→ WHAT TO PRODUCE
With the line containing "Clock network" as the start and the line containing "Util Overall: 27.9%" as the end, transcribe that span of the entries below exactly, including both.
┏━━
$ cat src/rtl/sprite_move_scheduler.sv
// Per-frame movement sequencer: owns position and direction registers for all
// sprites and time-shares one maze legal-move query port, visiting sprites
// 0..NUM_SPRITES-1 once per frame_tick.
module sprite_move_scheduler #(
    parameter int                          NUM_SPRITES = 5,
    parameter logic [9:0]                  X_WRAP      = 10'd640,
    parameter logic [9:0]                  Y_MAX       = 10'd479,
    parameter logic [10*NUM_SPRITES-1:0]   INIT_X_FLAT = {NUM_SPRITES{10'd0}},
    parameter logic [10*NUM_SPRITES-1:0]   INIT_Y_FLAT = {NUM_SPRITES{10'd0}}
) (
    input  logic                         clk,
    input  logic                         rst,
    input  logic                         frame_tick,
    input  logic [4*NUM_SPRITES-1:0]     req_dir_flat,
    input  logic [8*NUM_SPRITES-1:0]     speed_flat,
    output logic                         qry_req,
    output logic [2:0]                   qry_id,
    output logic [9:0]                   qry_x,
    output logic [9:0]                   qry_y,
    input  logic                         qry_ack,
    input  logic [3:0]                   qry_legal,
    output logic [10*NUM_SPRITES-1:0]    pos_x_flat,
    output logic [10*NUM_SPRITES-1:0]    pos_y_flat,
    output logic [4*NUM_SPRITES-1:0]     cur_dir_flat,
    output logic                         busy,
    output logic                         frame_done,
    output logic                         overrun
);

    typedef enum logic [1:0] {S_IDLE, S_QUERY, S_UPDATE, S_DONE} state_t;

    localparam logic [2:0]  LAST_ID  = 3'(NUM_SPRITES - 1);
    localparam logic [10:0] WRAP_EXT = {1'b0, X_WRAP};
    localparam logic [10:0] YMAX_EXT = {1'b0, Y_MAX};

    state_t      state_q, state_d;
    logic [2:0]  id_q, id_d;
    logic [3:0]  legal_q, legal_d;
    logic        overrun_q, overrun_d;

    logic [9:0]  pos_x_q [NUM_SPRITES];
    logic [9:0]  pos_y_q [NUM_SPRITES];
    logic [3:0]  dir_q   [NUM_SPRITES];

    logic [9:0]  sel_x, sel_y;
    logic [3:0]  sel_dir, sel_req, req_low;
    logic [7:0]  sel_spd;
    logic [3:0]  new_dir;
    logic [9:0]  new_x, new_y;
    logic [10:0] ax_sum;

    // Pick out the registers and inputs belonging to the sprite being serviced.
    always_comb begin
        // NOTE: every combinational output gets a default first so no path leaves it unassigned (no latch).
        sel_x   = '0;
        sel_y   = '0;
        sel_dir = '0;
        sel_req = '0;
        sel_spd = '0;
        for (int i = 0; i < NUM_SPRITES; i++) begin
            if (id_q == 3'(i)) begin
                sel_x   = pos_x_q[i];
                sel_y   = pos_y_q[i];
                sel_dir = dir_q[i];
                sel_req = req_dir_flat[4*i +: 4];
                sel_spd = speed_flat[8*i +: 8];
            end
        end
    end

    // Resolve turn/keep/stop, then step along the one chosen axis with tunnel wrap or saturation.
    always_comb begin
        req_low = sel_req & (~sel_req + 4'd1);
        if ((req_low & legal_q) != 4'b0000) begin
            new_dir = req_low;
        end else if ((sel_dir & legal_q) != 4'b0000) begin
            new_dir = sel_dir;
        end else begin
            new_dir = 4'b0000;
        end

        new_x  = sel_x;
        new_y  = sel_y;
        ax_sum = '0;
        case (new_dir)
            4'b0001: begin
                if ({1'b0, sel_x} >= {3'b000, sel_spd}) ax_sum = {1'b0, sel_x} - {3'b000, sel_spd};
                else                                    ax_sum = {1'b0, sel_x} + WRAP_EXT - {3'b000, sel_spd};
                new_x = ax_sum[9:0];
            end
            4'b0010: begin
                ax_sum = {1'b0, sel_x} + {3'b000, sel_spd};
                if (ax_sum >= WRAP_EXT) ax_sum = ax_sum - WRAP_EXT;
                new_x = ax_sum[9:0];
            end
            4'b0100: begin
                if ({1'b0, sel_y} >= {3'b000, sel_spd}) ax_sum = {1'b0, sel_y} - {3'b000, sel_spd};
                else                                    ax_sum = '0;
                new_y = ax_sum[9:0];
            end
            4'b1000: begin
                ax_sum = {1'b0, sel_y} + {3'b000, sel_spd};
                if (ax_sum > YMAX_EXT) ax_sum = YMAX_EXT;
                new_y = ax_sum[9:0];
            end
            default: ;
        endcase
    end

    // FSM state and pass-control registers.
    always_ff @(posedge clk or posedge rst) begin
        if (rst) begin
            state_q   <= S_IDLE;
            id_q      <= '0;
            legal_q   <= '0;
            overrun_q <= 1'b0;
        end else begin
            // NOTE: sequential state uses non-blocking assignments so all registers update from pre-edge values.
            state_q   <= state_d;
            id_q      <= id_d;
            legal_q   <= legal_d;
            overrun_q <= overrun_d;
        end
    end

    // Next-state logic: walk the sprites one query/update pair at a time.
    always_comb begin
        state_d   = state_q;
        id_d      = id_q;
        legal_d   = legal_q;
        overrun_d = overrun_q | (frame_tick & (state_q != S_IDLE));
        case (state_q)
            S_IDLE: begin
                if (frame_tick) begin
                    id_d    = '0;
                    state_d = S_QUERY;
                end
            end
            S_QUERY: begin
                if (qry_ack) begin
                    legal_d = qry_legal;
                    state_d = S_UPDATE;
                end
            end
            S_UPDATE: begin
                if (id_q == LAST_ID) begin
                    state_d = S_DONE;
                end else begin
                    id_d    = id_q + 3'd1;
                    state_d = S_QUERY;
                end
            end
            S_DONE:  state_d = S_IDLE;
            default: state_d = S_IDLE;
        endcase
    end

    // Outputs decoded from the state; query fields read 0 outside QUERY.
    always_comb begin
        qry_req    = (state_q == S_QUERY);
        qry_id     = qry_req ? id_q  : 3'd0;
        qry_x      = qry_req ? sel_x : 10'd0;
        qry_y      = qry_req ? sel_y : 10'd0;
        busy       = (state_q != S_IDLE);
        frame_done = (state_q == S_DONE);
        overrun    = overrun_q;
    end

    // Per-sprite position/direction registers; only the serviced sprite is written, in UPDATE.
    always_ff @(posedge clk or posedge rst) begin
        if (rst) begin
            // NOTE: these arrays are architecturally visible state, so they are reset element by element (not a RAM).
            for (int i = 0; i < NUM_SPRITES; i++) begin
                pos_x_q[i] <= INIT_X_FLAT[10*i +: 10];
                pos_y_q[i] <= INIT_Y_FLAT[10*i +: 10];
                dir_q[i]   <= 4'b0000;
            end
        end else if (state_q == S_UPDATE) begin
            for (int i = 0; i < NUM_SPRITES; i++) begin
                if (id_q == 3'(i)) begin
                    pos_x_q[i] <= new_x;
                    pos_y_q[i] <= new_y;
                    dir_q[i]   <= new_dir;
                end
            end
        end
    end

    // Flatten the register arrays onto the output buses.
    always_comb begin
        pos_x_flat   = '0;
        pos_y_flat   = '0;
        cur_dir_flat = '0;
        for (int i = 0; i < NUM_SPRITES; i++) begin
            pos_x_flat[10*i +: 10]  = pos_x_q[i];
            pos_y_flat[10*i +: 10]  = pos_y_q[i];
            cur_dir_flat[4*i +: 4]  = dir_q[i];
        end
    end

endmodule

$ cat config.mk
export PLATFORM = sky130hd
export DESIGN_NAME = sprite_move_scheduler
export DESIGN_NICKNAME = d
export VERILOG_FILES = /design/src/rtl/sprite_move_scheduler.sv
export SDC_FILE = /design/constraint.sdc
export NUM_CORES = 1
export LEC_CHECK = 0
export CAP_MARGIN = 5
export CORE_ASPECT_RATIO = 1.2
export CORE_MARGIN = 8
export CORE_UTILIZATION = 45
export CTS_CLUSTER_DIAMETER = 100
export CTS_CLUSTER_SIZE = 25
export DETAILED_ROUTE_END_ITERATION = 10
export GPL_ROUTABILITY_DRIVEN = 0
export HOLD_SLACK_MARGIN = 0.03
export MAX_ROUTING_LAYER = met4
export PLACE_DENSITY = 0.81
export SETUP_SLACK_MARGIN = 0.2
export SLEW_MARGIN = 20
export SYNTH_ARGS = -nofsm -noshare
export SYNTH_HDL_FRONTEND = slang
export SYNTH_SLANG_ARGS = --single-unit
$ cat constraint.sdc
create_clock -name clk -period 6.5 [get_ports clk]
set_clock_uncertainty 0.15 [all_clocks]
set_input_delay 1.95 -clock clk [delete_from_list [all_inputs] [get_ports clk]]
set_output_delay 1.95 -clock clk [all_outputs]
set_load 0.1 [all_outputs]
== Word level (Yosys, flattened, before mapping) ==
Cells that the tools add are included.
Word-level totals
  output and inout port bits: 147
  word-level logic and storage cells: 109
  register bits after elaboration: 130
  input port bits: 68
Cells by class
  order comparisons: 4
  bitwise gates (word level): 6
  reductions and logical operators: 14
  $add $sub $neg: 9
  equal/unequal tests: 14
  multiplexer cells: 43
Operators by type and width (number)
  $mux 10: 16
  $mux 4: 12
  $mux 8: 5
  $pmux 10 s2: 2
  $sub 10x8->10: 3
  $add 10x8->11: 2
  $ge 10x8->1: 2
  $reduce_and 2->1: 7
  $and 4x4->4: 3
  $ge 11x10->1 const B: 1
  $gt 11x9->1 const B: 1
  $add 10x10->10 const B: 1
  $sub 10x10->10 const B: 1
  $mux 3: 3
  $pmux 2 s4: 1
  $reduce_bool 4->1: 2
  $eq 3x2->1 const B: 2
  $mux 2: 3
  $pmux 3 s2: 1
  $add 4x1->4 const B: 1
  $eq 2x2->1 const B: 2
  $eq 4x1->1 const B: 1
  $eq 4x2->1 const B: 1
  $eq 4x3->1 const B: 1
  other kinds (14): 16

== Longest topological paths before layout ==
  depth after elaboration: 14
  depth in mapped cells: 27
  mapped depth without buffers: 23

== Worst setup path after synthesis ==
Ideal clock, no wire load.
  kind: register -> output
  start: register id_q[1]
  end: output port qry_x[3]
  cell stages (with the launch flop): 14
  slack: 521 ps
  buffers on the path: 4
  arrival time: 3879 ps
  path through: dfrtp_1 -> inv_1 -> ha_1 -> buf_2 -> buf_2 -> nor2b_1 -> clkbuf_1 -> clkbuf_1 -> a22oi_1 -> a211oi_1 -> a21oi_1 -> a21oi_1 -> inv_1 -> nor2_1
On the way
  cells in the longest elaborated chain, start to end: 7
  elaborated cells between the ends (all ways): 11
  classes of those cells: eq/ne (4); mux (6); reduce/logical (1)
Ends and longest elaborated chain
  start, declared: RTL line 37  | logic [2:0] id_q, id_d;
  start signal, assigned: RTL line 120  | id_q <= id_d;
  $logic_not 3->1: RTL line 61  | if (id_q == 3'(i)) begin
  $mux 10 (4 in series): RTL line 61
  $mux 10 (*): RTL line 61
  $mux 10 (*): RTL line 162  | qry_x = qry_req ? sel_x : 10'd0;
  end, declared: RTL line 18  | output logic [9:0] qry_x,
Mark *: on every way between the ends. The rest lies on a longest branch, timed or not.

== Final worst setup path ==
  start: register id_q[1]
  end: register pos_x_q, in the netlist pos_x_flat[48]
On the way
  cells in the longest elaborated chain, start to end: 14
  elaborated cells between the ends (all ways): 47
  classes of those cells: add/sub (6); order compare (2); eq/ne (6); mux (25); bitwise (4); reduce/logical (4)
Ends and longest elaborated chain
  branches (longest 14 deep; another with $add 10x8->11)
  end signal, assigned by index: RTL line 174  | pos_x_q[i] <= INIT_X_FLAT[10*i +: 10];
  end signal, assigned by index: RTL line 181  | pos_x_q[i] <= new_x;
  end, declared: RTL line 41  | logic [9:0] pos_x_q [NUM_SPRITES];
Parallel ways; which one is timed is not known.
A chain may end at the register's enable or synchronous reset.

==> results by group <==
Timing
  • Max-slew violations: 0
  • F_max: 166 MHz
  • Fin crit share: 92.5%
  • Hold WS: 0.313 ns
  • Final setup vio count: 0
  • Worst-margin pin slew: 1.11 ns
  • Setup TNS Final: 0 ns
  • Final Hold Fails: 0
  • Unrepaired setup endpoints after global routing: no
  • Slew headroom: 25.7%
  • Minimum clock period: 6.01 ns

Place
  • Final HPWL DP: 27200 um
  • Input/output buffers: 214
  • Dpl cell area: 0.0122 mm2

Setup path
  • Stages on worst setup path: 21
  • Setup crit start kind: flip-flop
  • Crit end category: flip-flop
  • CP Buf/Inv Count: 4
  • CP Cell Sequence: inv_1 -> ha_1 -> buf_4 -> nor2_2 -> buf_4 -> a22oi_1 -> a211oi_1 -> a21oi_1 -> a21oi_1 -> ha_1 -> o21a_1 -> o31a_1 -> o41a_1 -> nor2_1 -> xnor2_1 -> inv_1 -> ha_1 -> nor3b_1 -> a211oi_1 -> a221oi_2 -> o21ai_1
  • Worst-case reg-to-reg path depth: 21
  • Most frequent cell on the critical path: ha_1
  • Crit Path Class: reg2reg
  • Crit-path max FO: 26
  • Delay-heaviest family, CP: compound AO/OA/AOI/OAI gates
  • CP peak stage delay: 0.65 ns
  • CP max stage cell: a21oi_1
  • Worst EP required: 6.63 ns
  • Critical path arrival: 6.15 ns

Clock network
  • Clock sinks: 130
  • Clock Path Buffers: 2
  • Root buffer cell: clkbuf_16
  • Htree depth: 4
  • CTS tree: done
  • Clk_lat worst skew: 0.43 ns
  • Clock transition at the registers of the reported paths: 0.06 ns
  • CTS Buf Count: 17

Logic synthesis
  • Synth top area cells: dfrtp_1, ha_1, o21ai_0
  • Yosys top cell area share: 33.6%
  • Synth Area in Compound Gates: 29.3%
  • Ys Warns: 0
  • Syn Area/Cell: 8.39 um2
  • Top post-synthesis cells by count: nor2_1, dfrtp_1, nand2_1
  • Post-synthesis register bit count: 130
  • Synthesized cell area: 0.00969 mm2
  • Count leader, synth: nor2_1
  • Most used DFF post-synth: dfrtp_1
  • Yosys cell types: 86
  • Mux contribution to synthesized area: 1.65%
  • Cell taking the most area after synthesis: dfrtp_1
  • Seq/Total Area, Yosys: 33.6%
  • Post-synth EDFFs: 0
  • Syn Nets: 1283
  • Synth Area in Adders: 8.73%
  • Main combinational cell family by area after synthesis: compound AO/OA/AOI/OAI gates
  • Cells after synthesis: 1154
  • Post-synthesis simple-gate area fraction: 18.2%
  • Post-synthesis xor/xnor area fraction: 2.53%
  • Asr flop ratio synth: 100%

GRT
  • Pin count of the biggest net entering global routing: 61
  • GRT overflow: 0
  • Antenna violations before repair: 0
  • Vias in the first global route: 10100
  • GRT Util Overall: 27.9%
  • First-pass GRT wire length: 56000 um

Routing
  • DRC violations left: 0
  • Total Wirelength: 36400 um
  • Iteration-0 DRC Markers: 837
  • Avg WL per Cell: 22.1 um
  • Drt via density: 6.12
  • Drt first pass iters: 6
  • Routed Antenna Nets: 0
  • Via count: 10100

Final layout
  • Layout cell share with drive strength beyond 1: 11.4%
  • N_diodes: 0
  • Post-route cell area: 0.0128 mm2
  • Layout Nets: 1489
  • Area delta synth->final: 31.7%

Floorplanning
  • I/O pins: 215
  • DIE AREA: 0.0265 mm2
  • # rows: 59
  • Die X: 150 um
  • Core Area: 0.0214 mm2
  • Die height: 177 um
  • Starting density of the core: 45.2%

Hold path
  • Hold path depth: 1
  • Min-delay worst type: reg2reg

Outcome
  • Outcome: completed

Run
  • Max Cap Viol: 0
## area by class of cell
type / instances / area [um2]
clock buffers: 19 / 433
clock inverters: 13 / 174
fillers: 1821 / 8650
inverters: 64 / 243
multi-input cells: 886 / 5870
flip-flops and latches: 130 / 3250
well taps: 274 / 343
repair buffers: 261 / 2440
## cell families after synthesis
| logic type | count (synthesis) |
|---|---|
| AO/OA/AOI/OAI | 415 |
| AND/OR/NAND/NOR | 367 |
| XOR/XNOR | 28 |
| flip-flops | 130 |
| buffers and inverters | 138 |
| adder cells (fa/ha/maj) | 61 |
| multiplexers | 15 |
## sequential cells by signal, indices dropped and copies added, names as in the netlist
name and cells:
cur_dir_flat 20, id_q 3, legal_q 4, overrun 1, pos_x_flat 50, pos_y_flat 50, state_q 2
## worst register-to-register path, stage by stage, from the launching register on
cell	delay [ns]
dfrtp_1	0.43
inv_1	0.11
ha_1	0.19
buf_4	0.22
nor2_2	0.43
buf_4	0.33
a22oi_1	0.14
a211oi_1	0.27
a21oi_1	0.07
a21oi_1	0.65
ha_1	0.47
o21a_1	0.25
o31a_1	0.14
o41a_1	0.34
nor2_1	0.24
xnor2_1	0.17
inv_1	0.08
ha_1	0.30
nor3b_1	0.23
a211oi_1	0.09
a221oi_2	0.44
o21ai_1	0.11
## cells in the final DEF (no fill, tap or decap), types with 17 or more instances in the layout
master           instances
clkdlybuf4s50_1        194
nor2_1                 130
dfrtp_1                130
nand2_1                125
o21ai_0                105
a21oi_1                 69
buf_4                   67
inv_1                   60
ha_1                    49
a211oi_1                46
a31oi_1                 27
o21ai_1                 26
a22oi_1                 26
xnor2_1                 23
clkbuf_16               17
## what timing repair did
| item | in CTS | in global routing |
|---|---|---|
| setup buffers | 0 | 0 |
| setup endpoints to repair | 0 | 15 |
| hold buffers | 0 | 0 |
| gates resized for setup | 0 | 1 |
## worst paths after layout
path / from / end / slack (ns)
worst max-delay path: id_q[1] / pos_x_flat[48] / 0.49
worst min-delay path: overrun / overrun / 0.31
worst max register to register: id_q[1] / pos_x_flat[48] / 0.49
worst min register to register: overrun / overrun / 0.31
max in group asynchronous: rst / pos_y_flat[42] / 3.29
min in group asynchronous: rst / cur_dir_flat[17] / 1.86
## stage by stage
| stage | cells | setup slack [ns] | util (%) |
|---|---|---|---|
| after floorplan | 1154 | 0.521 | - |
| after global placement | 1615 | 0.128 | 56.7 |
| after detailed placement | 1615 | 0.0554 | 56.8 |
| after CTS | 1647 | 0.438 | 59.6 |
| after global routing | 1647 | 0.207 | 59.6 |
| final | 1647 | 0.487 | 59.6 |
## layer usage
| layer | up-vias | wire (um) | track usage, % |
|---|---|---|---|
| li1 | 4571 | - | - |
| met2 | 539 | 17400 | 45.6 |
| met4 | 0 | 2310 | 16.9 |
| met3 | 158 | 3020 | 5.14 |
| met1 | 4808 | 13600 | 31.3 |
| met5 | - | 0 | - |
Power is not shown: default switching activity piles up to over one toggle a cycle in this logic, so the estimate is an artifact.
┗━━
→ SOLUTION FOR THIS TASK
Clock network
  • Clock sinks: 130
  • Clock Path Buffers: 2
  • Root buffer cell: clkbuf_16
  • Htree depth: 4
  • CTS tree: done
  • Clk_lat worst skew: 0.43 ns
  • Clock transition at the registers of the reported paths: 0.06 ns
  • CTS Buf Count: 17

Logic synthesis
  • Synth top area cells: dfrtp_1, ha_1, o21ai_0
  • Yosys top cell area share: 33.6%
  • Synth Area in Compound Gates: 29.3%
  • Ys Warns: 0
  • Syn Area/Cell: 8.39 um2
  • Top post-synthesis cells by count: nor2_1, dfrtp_1, nand2_1
  • Post-synthesis register bit count: 130
  • Synthesized cell area: 0.00969 mm2
  • Count leader, synth: nor2_1
  • Most used DFF post-synth: dfrtp_1
  • Yosys cell types: 86
  • Mux contribution to synthesized area: 1.65%
  • Cell taking the most area after synthesis: dfrtp_1
  • Seq/Total Area, Yosys: 33.6%
  • Post-synth EDFFs: 0
  • Syn Nets: 1283
  • Synth Area in Adders: 8.73%
  • Main combinational cell family by area after synthesis: compound AO/OA/AOI/OAI gates
  • Cells after synthesis: 1154
  • Post-synthesis simple-gate area fraction: 18.2%
  • Post-synthesis xor/xnor area fraction: 2.53%
  • Asr flop ratio synth: 100%

GRT
  • Pin count of the biggest net entering global routing: 61
  • GRT overflow: 0
  • Antenna violations before repair: 0
  • Vias in the first global route: 10100
  • GRT Util Overall: 27.9%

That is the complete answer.